Nevertheless, many fundamental difficulties with the RNA-world scenario have emerged. First, synthesizing (and/or maintaining) many essential building blocks of RNA molecules under realistic conditions has proven either difficult or impossible (Shapiro 1999, 4396-401). Second, naturally occurring RNA possesses very few of the specific enzymatic properties of proteins necessary to extant cells. Indeed, RNA catalysts do not function as true enzyme catalysts. Enzymes are capable of coupling energetically favorable and energetically unfavorable reactions together. RNA catalysts, so-called “ribozymes,” are not. Third, RNA-world advocates offer no plausible explanation for how primitive RNA replicators might have evolved into modern cells that do rely almost exclusively on proteins to process and translate genetic information and regulate metabolism (Wolf and Koonin 2007, 14). Fourth, attempts to enhance the limited catalytic properties of RNA molecules in so-called ribozyme engineering experiments have inevitably required extensive investigator manipulation, thus simulating, if anything, the need for intelligent design, not the efficacy of an undirected chemical evolutionary process.
Most importantly for our present considerations, the RNA-world hypothesis presupposes, but does not explain, the origin of sequence specificity or information in the original functional RNA molecules. Indeed, the RNA-world scenario was proposed as an explanation for the functional interdependence problem, not the information problem. Even so, some RNA-world advocates seem to envision leapfrogging the sequence-specificity problem. They imagine sections of RNA arising by chance on the pre-biotic earth and then later acquiring an ability to make copies of themselves – that is, to self-replicate. In such a scenario, the capacity to self-replicate would favor the survival of those RNA molecules that could do so and would thus favor the specific sequences that the first self-replicating molecules happened to have.
This suggestion merely shifts the information problem out of view, however. To date scientist have been able to design RNA catalysts that will copy only about 10% of themselves (Johnston et al. 2001, 1319-25). For strands of RNA to perform even this limited replicase (self-replication) function, however, they must, like proteins, have very specific arrangements of constituent building blocks (nucleotides in the RNA case). Further, the strands must be long enough to fold into complex three-dimensional shapes (to form so-called tertiary structures). Thus, any RNA molecule capable of even limited function must have possessed considerable (specified) information content. Yet explaining how the building blocks of RNA arranged themselves into functionally specified sequences has proven no easier than explaining how the constituent parts of DNA might have done so, especially given the high probability of destructive cross-reactions between desirable and undesirable molecules in any realistic pre-biotic soup. As de Duve (1995b, 23) has noted in a critique of the RNA-world hypothesis, “hitching the components together in the right manner raises additional problems of such magnitude that no one has yet attempted to do so in a prebiotic context.”
The Return of the Design Hypothesis
If attempts to solve the information problem only relocate it, and if neither chance nor physical-chemical necessity, nor the two acting in combination, explains the ultimate origin of specified biological information, what does?

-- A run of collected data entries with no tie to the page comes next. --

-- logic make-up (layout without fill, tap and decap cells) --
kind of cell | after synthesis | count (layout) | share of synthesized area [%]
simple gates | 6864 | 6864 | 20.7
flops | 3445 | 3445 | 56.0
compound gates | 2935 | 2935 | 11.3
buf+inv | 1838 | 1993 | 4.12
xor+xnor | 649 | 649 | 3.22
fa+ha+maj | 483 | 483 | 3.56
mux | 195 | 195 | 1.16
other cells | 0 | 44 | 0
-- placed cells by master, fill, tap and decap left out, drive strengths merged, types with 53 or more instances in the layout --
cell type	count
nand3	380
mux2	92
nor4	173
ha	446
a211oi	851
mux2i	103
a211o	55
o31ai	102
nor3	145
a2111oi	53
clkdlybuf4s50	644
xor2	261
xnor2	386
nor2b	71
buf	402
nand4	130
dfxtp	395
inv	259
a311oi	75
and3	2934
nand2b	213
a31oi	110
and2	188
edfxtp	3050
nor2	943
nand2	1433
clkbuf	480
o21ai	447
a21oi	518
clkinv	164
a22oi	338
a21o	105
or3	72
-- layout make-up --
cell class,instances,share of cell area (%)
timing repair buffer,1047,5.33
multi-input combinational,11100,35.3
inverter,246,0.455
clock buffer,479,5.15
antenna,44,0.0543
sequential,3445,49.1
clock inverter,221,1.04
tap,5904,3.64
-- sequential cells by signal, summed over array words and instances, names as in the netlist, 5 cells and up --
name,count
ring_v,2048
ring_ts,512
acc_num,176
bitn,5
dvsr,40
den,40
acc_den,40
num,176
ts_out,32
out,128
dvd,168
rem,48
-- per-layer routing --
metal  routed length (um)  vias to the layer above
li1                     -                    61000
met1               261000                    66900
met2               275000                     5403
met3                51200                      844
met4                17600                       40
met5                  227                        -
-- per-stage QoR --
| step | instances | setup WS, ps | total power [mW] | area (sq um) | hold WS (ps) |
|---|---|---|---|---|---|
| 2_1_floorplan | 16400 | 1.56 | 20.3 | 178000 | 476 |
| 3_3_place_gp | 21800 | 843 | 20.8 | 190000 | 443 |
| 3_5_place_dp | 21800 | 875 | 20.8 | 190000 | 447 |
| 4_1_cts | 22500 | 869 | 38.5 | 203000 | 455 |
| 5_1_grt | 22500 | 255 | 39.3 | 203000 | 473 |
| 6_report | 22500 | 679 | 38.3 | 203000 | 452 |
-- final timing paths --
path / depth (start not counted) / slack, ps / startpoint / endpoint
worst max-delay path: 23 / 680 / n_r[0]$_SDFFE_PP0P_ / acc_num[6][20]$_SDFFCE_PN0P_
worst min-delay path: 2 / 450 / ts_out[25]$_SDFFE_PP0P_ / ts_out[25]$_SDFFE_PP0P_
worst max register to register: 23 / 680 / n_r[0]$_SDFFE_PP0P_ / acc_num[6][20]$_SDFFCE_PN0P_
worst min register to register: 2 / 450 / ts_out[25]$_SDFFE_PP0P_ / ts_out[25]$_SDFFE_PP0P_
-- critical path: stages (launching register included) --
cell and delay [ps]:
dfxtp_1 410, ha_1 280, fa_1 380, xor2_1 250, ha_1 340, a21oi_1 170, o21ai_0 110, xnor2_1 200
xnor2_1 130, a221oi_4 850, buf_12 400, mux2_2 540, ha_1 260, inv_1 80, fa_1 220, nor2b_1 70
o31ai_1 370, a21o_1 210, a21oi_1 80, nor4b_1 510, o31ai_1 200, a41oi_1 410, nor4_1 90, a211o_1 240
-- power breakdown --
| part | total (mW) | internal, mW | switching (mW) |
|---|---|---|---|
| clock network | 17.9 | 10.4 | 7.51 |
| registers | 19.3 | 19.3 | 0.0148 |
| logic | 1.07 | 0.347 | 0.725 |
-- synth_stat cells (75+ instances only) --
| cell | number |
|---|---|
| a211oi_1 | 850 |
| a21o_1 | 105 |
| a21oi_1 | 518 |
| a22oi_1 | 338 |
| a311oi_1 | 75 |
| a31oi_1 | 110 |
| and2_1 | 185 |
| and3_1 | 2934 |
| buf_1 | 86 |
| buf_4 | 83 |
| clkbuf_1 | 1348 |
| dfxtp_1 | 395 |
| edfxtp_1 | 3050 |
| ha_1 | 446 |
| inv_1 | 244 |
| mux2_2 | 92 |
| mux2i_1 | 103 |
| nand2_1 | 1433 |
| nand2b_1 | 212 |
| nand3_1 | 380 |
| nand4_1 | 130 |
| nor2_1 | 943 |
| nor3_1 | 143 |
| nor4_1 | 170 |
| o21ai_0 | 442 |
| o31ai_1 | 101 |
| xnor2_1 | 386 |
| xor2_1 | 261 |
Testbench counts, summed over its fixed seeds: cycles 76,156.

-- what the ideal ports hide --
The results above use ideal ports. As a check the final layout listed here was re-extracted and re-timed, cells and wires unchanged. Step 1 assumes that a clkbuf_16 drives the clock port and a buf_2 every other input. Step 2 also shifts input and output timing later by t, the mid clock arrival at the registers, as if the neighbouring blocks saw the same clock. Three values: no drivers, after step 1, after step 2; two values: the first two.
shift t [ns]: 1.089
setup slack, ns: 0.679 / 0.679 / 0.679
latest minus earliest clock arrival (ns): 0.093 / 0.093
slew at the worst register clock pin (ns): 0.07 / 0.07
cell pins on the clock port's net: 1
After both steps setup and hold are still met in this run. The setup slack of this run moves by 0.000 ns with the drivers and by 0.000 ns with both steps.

Do we know of any entity that has the causal powers to create large amounts of specified information? We do. As information scientist Henry Quastler (1964, 16) recognized, the “creation of new information is habitually associated with conscious activity.”

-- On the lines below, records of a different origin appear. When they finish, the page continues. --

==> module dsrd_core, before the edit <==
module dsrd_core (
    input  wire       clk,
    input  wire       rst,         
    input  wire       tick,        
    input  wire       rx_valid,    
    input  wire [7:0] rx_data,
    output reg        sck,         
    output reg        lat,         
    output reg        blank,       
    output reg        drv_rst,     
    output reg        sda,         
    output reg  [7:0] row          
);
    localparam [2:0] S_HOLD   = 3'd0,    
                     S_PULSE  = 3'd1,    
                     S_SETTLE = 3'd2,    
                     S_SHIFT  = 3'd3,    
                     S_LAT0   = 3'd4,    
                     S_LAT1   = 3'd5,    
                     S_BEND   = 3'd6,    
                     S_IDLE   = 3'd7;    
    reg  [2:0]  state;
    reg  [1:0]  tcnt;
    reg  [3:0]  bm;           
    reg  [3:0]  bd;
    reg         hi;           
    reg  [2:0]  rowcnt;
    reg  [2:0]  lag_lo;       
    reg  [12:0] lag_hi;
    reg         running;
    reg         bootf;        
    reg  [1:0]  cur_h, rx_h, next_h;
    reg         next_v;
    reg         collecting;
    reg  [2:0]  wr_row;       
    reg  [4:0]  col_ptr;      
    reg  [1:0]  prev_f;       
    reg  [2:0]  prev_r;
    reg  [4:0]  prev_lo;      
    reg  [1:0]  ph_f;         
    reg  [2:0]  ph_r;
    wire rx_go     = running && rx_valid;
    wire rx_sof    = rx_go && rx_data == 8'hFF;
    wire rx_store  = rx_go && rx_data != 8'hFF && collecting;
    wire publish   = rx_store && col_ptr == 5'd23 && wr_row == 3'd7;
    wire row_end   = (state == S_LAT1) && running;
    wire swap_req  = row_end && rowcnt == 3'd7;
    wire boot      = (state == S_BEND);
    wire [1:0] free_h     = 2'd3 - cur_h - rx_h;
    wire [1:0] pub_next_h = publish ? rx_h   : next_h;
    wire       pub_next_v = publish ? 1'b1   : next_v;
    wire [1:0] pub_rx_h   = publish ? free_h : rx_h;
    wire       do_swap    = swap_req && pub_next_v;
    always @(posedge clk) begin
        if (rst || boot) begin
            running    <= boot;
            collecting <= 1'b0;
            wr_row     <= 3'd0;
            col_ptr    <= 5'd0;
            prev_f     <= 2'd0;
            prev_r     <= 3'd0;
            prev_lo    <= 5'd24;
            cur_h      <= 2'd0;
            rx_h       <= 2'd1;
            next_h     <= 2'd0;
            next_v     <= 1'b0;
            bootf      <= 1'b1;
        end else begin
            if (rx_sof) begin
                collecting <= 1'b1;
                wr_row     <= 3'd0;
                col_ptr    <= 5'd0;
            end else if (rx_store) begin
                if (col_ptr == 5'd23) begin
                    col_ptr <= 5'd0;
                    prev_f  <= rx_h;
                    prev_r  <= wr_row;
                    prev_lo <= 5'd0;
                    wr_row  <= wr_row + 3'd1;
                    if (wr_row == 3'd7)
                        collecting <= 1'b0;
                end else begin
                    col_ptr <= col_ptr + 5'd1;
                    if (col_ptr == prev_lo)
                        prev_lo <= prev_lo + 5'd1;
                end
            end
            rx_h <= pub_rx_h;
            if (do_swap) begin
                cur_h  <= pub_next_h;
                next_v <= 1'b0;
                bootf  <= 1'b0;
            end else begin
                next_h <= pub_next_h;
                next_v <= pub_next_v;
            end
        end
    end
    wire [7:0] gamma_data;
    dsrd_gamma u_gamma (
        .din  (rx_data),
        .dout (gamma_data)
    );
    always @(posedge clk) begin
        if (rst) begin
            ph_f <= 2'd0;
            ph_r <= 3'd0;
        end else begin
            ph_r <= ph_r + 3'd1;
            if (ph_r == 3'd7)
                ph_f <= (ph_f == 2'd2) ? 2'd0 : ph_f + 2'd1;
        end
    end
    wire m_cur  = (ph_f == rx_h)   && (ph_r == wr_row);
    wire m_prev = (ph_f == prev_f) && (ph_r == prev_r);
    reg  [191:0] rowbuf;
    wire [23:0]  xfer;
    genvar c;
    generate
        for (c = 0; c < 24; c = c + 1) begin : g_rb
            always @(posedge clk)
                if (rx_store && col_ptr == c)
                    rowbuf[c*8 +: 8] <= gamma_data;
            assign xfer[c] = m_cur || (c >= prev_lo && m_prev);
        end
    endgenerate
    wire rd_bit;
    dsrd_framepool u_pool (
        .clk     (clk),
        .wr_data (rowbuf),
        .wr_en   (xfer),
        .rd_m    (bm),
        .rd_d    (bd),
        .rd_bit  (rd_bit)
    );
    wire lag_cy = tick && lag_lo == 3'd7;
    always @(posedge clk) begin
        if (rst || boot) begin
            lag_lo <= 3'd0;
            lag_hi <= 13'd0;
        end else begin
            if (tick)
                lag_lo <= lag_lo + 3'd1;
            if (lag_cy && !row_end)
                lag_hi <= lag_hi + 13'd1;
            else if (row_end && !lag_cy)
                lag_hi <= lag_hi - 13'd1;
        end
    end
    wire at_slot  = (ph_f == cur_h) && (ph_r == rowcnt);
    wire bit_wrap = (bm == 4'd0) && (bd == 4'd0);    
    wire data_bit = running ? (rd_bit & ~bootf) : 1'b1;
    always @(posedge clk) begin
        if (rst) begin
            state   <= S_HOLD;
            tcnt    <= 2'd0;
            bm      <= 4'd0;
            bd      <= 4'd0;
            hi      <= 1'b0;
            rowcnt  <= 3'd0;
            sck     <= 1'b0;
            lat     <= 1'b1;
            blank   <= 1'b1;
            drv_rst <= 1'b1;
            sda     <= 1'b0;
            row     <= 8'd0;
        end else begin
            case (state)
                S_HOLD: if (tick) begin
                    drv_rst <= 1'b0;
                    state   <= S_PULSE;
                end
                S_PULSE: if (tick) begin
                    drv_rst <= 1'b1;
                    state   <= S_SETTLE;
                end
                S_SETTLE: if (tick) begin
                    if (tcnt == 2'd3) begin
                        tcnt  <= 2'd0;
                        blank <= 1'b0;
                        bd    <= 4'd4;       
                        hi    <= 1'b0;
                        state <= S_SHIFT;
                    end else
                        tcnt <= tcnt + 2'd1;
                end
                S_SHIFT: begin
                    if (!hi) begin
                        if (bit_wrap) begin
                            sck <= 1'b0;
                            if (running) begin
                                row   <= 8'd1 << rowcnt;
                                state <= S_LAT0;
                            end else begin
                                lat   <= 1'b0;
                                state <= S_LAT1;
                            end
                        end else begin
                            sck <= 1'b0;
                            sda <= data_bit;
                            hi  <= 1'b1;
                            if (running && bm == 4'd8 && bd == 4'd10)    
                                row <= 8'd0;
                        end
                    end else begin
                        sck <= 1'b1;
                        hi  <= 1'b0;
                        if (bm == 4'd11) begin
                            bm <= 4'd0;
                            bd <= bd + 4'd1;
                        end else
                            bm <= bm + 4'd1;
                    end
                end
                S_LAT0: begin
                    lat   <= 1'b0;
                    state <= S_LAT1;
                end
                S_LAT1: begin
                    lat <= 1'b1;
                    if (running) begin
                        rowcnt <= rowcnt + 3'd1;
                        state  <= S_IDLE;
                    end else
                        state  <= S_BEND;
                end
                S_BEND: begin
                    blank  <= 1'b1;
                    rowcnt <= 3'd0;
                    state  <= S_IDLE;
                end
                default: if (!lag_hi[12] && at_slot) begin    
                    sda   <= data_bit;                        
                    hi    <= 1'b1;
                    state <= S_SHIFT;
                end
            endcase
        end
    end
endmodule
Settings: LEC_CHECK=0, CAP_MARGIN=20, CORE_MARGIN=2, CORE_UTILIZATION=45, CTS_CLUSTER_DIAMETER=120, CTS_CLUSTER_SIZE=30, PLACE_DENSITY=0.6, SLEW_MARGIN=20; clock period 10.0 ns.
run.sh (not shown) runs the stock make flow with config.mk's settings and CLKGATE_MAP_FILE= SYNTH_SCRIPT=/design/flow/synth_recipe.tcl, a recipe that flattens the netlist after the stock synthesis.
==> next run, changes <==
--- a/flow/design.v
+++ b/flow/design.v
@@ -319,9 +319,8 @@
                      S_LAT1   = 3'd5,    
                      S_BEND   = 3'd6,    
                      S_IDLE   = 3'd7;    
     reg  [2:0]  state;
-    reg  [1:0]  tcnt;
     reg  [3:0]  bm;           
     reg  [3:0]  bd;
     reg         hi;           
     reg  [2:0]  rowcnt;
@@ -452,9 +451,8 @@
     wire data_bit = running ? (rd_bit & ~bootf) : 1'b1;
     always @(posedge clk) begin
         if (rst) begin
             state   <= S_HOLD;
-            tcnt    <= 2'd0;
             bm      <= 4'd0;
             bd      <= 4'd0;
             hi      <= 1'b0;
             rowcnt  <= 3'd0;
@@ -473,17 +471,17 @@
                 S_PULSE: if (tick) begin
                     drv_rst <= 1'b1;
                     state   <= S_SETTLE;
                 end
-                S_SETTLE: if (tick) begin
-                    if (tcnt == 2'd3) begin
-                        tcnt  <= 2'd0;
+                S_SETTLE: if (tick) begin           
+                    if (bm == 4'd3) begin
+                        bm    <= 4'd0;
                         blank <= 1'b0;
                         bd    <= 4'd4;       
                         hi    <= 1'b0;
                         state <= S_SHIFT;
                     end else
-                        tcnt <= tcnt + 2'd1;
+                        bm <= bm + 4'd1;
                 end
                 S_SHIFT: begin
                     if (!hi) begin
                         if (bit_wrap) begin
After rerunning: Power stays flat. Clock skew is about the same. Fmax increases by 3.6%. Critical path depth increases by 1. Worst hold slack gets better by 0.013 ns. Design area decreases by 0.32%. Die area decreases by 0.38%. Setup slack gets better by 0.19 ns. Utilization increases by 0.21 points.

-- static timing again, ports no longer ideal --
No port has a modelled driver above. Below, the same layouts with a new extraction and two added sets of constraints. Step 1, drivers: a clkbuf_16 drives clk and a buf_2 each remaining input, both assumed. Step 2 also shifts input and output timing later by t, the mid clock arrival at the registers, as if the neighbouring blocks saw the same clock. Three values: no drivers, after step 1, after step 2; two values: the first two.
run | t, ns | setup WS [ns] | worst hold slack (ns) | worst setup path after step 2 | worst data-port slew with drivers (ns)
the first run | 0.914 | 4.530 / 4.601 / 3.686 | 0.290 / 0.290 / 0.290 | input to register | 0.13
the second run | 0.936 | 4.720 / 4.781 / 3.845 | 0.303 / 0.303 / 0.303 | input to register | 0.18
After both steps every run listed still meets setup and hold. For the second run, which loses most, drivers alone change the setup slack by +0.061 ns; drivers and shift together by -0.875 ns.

Experience affirms that functionally specified information routinely arises from the activity of intelligent agents. A computer user who traces the information on a screen back to its source invariably comes to a mind, that of a software engineer or programmer. Similarly, the information in a book or newspaper column ultimately derives from a writer – from a mental, rather than a strictly material, cause.
But could this intuitive connection between information and the prior activity of a designing intelligence justify a rigorous scientific argument for intelligent design? I first began to consider this possibility during my Ph.D. research at Cambridge University in the late 1980s. At that time, I was examining how scientists investigating origins events developed their arguments. Specifically, I examined the method of reasoning that historical scientists use to identify causes responsible for events in the remote past.

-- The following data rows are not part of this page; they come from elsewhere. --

This is an optimization exercise on Yosys and OpenROAD, whose aim is small area, a short achievable clock period and few clock cycles per item, not a production implementation.
In this exercise RTL edits were held to simulation tests only and were not proved equivalent to the original.

run A:
## lz77_match_finder
module lz77_match_finder #(
    parameter W      = 256,    
    parameter MAXLEN = 255     
) (
    input  wire       clk,
    input  wire       rst,       
    input  wire       s_valid,
    output reg        s_ready,
    input  wire [7:0] s_data,
    input  wire       s_last,
    output reg        t_valid,
    input  wire       t_ready,
    output reg  [8:0] t_offset,
    output reg  [7:0] t_length,
    output reg  [7:0] t_char
);
Size in the first run: ~2,500 flip-flops.
export LEC_CHECK = 0
export CAP_MARGIN = 20
export CORE_MARGIN = 2
export CORE_UTILIZATION = 68
export CTS_CLUSTER_DIAMETER = 110
export CTS_CLUSTER_SIZE = 24
export SETUP_SLACK_MARGIN = 5.0
export SLEW_MARGIN = 20
create_clock -name core_clock -period 8.0 [get_ports {clk}]
standard.sh (not shown) runs the stock make flow with config.mk's settings and CLKGATE_MAP_FILE= SYNTH_SCRIPT=/design/flow/synth_recipe.tcl, a recipe that flattens the netlist after the stock synthesis.
==> flow/flow/run.sh <==
#!/bin/bash
# Own flow: the standard layout, with two repair settings changed.
#  - MATCH_CELL_FOOTPRINT=0 lets timing repair resize gates to any drive
#    strength (the platform default only swaps cells of the same width).
#  - SETUP_SLACK_MARGIN above 5 ns makes repair aim at a 2.6 ns period.
# The clock, the constraints and the synthesis are the standard flow's, unchanged.
set -euo pipefail
cd "$(dirname "$0")/.."
bash standard.sh MATCH_CELL_FOOTPRINT=0 SETUP_SLACK_MARGIN=5.4 finish > flow_make.log 2>&1
Having completed the whole flow, run A delivered a layout that passed the timing, design-rule and antenna checks.
Testbench counts of run A, summed over its fixed seeds: cycles 49,888, items 49,864.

I discovered that historical scientists often make inferences with a distinctive logical form (known technically as abductive inferences, Peirce 1931, 372-88). Paleontologists, evolutionary biologists and other historical scientists reason like detectives and infer past conditions or causes from present clues. As Stephen Jay Gould (1986, 61) notes, historical scientists typically “infer history from its results.”
Nevertheless, as many philosophers have noted there is a problem with this kind of historical reasoning, namely, there is often more than one cause that can explain the same effect. This makes reasoning from present clues (circumstantial evidence) tricky because the evidence can point to more than one causal explanation or hypothesis. To address this problem in geology, the 19th-century geologist Thomas Chamberlain (1890, 92-96)delineated a method of reasoning he called “the method of multiple working hypotheses.”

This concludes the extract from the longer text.